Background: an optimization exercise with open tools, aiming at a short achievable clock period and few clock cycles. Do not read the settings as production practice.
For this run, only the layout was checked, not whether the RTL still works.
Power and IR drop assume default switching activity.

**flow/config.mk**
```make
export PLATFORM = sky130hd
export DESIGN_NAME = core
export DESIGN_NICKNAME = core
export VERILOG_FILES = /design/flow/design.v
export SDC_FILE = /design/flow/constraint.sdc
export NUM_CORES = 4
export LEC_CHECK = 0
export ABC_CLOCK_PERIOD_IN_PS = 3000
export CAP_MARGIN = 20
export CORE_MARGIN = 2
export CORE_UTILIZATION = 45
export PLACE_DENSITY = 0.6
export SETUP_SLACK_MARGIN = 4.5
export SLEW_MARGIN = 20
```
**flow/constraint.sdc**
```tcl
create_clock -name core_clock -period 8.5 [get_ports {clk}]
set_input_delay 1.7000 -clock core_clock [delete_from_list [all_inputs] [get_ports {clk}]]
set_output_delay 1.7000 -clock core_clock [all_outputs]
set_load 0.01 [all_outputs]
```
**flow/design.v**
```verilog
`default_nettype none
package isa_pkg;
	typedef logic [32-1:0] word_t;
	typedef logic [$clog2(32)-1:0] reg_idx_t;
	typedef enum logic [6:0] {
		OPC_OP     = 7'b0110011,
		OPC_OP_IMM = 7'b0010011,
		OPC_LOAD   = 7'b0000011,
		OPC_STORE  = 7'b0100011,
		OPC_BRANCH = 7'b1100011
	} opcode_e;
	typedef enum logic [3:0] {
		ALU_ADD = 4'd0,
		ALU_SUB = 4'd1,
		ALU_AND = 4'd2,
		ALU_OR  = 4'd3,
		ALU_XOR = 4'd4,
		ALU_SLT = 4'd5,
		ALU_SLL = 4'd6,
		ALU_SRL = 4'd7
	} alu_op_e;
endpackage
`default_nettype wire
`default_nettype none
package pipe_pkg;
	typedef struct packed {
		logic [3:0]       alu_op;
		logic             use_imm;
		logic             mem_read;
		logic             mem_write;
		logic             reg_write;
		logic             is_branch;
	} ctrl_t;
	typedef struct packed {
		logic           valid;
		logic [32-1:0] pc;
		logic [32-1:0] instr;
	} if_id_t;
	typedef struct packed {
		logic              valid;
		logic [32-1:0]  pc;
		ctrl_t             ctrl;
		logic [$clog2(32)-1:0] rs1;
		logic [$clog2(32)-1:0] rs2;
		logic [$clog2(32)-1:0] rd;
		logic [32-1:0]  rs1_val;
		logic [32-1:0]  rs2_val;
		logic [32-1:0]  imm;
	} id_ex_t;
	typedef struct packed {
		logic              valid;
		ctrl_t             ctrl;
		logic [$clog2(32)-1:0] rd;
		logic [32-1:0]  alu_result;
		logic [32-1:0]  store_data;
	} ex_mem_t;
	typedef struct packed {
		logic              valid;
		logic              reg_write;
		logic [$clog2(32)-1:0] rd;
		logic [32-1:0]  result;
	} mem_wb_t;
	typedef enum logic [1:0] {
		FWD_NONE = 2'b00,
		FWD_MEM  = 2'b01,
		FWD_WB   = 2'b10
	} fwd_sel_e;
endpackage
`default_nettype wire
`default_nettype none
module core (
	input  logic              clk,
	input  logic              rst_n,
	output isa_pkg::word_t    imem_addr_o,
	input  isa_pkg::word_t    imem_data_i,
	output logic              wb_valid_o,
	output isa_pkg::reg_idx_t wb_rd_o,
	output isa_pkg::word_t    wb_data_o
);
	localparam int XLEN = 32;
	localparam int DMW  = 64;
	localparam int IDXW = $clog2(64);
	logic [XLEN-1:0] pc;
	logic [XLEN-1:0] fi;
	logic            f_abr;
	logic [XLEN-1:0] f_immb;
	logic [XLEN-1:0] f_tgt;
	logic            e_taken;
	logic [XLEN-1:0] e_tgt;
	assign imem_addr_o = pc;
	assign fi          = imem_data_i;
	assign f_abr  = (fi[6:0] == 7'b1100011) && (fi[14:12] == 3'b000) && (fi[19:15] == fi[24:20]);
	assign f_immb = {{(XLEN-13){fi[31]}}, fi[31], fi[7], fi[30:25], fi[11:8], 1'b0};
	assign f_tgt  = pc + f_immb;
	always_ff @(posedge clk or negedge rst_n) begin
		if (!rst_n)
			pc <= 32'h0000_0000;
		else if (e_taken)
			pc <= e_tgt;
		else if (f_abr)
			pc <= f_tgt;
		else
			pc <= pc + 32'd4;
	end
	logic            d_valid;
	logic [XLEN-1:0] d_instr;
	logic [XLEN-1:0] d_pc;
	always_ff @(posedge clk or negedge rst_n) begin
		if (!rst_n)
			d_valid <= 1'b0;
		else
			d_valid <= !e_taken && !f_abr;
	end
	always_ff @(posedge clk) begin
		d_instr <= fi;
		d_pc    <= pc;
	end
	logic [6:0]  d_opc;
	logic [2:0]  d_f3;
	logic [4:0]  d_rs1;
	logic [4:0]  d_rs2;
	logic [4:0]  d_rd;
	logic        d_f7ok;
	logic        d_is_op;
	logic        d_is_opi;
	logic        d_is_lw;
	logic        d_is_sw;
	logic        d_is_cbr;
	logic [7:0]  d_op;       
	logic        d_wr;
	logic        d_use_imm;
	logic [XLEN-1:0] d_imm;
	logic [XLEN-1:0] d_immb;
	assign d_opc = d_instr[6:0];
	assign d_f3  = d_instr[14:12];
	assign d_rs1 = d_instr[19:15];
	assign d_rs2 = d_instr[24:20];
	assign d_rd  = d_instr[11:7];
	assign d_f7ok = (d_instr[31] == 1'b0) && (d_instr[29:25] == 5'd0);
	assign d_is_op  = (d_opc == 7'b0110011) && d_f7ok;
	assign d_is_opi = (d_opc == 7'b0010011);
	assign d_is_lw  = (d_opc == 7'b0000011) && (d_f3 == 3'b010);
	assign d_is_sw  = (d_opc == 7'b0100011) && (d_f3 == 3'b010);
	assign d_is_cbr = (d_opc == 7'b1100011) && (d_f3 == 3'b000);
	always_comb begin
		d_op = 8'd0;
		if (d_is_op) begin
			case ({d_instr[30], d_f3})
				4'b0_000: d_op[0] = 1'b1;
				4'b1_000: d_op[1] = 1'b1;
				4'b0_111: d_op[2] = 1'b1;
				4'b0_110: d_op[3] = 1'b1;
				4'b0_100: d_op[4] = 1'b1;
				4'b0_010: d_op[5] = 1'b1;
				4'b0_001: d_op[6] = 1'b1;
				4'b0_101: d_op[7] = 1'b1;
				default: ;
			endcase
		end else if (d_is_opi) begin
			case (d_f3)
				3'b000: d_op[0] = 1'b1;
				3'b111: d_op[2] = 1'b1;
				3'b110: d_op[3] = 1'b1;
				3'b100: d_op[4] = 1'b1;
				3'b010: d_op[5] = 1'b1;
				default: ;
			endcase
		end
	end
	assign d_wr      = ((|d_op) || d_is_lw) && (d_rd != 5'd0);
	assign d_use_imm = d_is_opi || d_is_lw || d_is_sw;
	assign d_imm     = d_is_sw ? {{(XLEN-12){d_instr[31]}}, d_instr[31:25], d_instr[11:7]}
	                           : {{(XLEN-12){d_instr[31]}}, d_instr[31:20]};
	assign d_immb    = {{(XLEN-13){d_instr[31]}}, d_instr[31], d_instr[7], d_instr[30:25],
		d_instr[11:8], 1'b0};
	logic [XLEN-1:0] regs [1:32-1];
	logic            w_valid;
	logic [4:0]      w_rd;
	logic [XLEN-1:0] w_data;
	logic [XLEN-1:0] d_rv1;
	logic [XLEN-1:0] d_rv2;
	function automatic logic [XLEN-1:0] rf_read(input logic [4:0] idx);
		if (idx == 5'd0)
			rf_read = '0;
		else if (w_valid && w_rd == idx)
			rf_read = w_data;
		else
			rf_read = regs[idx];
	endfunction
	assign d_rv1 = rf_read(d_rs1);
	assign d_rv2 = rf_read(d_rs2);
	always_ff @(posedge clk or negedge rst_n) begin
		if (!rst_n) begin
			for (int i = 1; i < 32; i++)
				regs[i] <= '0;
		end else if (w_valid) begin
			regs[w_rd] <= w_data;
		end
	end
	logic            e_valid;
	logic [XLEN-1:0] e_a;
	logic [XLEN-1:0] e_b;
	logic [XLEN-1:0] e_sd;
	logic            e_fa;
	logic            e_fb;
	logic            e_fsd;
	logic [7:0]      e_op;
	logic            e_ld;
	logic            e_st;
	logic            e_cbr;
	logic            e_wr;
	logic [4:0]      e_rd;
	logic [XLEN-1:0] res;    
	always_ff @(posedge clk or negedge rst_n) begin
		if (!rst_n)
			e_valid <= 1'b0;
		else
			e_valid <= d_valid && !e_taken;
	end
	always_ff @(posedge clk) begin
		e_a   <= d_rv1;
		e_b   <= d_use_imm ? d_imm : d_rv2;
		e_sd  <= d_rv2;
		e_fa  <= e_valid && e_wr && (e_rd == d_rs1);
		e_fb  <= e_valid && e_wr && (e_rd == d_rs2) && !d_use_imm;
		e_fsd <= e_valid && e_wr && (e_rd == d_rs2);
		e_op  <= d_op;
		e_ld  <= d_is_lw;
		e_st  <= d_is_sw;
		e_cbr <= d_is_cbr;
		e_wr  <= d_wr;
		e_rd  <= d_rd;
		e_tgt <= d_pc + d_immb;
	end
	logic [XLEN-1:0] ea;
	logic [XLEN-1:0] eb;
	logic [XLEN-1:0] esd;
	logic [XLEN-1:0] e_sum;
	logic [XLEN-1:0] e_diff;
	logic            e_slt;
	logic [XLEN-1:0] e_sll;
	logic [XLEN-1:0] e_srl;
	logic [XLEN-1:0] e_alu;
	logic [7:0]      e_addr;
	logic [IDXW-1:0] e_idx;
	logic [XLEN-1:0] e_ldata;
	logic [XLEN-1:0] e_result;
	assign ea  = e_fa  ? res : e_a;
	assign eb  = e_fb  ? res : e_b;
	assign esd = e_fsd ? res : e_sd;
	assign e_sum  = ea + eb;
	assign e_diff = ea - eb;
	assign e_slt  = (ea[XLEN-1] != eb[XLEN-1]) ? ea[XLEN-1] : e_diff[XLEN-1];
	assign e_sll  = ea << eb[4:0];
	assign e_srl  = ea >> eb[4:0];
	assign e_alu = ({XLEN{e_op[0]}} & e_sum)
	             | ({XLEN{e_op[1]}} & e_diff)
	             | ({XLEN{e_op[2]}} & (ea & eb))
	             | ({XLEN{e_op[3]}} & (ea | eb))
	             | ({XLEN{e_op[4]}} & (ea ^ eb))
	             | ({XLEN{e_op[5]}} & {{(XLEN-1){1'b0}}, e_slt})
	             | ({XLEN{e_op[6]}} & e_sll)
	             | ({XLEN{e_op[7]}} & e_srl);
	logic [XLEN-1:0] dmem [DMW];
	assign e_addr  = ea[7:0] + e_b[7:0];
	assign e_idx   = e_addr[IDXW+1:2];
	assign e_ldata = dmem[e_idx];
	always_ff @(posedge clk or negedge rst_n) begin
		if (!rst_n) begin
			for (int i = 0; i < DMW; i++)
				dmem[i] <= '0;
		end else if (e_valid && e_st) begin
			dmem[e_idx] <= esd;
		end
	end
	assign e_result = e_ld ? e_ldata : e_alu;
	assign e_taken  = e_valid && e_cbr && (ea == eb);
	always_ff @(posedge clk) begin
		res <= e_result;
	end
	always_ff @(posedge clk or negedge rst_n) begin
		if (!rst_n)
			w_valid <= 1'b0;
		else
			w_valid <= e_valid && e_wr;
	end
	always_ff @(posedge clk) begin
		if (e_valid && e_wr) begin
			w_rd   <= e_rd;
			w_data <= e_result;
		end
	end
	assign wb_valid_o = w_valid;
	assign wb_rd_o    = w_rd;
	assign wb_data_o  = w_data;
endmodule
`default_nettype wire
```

===============

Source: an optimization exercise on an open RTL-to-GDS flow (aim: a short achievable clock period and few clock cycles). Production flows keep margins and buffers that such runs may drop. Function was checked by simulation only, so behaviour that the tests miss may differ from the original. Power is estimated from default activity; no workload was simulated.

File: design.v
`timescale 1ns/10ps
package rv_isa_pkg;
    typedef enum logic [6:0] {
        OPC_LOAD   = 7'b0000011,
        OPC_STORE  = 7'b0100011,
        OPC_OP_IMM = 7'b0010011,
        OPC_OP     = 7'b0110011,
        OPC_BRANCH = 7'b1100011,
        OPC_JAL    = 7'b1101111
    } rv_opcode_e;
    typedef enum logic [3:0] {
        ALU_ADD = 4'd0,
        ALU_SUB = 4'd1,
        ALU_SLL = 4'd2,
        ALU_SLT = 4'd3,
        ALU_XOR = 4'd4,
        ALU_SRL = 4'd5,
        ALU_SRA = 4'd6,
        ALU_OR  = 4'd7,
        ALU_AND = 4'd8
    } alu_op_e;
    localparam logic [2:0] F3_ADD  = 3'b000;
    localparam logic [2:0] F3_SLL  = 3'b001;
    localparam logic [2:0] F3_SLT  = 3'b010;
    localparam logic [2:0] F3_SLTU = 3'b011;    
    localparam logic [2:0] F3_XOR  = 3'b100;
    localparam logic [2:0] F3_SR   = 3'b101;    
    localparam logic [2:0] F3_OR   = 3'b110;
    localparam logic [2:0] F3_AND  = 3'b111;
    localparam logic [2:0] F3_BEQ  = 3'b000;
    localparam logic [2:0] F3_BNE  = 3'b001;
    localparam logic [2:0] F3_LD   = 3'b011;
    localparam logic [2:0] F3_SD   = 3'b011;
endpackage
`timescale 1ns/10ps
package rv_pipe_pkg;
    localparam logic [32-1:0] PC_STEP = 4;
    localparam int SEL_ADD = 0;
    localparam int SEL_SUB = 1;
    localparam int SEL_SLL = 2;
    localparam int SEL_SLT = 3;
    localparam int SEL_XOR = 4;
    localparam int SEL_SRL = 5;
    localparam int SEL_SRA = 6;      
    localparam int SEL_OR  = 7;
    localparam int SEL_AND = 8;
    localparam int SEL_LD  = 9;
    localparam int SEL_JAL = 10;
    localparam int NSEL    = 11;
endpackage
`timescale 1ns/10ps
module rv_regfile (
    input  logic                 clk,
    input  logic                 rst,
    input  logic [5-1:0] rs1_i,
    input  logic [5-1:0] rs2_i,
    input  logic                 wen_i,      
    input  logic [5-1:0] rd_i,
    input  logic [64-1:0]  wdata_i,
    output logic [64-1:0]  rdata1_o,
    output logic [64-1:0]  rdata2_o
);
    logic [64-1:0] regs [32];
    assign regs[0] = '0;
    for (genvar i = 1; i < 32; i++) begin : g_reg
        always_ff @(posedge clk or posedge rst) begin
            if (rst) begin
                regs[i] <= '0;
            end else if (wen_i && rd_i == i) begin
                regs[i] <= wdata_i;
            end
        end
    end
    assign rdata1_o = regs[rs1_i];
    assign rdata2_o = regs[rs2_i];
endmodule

===============

YOUR TASK - Return all lines of the material above in which the word "Power" occurs.

SOLUTION TO THE PROBLEM -
Power and IR drop assume default switching activity.
Source: an optimization exercise on an open RTL-to-GDS flow (aim: a short achievable clock period and few clock cycles). Production flows keep margins and buffers that such runs may drop. Function was checked by simulation only, so behaviour that the tests miss may differ from the original. Power is estimated from default activity; no workload was simulated.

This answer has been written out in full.